WHAT THE TASK ASKS:
Using the listing below, keep only the lines with the word "registered" and copy them.

******************************

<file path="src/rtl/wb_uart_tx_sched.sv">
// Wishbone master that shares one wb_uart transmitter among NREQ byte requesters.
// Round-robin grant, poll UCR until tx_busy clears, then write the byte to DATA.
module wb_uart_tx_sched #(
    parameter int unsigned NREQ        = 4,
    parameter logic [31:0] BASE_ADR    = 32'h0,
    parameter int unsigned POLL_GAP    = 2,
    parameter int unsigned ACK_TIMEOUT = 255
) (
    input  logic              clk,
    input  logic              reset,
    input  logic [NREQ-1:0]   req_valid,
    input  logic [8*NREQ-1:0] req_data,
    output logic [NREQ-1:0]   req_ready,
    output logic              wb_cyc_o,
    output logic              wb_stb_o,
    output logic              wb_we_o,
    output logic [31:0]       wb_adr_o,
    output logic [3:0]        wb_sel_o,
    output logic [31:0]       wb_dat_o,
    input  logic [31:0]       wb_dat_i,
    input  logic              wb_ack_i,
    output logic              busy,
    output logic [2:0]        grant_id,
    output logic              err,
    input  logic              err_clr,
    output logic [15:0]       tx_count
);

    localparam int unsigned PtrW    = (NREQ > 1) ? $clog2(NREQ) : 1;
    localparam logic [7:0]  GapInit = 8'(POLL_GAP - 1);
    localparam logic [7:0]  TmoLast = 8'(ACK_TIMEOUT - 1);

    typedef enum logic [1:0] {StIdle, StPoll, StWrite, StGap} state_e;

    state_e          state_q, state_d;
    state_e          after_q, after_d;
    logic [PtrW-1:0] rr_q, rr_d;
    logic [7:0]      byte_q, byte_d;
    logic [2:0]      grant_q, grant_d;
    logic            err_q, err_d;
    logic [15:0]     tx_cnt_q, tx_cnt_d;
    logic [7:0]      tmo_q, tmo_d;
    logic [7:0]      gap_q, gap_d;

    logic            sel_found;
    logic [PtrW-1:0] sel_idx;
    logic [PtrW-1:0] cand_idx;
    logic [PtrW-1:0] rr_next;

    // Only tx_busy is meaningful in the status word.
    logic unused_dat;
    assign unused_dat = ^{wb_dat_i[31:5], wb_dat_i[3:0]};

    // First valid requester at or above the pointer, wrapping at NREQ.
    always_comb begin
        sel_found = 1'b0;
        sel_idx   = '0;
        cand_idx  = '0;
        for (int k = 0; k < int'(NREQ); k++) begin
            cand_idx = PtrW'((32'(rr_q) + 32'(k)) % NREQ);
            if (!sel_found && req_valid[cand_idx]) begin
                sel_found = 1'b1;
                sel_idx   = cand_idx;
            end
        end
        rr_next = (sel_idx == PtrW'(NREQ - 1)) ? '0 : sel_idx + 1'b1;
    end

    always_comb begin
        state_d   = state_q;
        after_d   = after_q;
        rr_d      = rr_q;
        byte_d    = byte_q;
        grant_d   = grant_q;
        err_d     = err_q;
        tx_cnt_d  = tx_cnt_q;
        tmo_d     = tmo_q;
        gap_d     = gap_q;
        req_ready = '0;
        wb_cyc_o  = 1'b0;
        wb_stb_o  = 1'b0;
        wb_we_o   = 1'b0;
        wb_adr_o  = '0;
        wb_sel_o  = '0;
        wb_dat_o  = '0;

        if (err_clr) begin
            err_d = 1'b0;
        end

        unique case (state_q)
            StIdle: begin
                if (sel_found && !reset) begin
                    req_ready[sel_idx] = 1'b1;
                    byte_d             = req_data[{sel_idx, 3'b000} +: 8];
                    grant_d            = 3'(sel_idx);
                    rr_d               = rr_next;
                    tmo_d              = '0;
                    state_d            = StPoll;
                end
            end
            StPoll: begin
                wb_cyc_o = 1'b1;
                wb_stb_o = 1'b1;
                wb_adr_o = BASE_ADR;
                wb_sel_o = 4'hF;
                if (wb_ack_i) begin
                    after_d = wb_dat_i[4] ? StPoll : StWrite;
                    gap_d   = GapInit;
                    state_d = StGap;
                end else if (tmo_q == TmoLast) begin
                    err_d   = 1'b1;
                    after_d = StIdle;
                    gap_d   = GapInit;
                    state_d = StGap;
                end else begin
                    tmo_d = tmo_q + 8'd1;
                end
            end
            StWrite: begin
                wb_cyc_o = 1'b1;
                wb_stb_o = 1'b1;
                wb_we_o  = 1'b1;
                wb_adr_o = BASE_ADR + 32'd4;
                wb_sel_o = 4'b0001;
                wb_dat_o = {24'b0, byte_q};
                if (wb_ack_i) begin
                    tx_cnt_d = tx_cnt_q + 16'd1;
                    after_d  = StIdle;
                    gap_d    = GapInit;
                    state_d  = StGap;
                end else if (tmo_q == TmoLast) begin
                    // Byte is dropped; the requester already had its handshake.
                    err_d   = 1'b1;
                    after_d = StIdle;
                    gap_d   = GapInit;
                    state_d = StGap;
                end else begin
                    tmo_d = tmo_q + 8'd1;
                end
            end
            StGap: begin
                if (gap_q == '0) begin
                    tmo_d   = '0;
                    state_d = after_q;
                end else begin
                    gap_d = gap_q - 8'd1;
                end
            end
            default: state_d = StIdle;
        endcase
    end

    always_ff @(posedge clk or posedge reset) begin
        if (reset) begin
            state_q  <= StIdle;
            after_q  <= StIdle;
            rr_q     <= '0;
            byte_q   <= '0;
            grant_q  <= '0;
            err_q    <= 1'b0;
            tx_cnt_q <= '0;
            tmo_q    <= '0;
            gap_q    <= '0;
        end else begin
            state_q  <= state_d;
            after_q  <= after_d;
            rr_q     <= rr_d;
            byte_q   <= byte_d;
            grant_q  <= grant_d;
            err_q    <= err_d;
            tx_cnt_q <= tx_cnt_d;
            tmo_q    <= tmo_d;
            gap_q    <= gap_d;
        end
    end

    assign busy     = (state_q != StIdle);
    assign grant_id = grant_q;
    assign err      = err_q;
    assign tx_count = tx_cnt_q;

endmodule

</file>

******************************

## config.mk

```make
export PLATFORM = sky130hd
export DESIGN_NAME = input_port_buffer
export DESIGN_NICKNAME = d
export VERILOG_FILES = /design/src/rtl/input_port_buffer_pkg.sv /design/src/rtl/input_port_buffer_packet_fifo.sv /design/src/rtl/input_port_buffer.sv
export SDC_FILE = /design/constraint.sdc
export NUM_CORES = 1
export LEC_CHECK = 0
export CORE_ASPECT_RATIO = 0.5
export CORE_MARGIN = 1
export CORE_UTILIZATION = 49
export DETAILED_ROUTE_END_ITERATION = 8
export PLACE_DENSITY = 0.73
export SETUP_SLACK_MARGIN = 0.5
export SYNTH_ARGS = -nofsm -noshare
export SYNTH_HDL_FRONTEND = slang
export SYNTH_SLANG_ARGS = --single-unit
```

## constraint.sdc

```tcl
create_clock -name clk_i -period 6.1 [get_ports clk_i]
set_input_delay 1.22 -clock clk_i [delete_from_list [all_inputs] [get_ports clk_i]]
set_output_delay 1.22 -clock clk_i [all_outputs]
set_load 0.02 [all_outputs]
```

******************************

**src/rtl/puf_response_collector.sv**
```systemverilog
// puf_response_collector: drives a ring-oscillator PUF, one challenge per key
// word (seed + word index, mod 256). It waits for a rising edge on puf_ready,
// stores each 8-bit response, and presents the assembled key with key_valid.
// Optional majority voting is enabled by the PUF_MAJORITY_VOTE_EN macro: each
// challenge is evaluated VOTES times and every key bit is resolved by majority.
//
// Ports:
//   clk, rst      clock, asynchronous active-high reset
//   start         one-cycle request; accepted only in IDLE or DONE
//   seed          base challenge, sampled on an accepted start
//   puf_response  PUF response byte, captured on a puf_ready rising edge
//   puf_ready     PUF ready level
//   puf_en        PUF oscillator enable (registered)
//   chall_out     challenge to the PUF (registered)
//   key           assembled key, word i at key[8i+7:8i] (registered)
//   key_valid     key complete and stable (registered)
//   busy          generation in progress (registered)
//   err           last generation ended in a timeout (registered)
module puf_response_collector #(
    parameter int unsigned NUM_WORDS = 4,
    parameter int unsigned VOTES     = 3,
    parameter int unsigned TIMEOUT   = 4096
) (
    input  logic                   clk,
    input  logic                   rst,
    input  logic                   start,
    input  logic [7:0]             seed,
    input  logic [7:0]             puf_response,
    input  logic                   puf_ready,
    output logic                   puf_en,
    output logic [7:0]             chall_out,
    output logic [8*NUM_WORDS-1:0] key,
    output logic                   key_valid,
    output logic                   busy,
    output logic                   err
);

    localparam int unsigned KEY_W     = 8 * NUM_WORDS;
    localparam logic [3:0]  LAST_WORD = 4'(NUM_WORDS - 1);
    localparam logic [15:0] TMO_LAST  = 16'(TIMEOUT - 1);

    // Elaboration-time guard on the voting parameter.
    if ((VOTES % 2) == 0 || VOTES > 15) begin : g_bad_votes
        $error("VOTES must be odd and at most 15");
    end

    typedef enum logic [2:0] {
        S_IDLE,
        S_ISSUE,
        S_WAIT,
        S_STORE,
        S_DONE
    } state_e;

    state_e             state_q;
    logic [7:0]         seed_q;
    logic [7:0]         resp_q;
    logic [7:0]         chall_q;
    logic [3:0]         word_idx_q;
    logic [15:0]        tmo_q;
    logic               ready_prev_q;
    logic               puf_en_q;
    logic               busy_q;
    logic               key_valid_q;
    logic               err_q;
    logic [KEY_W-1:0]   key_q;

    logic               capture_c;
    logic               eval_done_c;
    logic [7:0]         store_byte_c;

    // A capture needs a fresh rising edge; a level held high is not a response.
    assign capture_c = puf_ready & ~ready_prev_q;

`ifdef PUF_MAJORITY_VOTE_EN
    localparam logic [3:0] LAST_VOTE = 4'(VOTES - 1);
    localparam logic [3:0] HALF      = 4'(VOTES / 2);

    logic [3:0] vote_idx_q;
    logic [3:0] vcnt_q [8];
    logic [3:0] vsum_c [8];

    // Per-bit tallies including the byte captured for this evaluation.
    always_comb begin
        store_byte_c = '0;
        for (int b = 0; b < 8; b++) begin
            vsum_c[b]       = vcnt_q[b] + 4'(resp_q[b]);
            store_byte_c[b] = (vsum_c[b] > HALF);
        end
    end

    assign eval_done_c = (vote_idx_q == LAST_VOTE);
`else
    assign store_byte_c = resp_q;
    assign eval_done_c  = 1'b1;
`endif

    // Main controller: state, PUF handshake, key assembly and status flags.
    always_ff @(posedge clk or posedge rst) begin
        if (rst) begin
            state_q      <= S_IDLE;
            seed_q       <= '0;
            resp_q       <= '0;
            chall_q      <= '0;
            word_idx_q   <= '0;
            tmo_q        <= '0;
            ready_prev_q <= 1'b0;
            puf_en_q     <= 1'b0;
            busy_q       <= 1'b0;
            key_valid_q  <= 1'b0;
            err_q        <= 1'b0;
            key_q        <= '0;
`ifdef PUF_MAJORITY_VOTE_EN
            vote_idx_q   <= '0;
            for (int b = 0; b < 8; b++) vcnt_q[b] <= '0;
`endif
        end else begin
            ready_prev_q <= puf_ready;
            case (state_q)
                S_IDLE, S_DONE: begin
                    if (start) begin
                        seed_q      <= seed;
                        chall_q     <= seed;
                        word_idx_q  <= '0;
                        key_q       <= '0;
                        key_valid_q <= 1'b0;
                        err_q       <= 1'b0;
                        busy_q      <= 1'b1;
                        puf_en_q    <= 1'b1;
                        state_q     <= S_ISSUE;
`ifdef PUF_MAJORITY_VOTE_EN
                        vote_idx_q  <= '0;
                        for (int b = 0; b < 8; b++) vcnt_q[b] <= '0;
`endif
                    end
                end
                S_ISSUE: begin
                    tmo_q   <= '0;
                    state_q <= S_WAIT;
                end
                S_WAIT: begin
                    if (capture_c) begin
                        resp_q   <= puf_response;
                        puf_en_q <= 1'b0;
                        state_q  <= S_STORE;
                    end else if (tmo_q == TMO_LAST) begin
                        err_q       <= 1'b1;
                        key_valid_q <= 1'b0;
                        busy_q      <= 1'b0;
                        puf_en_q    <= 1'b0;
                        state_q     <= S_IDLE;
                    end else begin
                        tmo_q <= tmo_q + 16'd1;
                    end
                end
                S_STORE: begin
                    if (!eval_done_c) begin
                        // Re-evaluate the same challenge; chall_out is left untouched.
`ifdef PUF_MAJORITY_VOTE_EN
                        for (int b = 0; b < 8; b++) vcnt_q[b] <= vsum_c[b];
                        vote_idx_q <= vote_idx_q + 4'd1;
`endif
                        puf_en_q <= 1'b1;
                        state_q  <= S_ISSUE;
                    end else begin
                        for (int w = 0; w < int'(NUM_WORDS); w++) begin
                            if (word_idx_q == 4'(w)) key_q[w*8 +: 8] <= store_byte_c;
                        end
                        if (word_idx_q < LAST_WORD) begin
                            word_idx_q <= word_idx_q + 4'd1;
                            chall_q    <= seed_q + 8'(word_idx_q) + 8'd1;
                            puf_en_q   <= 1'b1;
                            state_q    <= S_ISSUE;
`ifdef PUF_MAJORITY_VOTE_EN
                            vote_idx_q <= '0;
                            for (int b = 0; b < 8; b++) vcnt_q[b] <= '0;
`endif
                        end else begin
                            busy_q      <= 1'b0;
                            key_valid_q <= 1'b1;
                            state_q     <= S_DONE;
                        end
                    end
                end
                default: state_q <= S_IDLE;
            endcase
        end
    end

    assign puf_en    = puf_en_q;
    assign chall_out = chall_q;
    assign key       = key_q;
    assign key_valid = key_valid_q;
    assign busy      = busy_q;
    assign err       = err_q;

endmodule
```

******************************

EXERCISE OUTPUT:
//   puf_en        PUF oscillator enable (registered)
//   chall_out     challenge to the PUF (registered)
//   key           assembled key, word i at key[8i+7:8i] (registered)
//   key_valid     key complete and stable (registered)
//   busy          generation in progress (registered)
//   err           last generation ended in a timeout (registered)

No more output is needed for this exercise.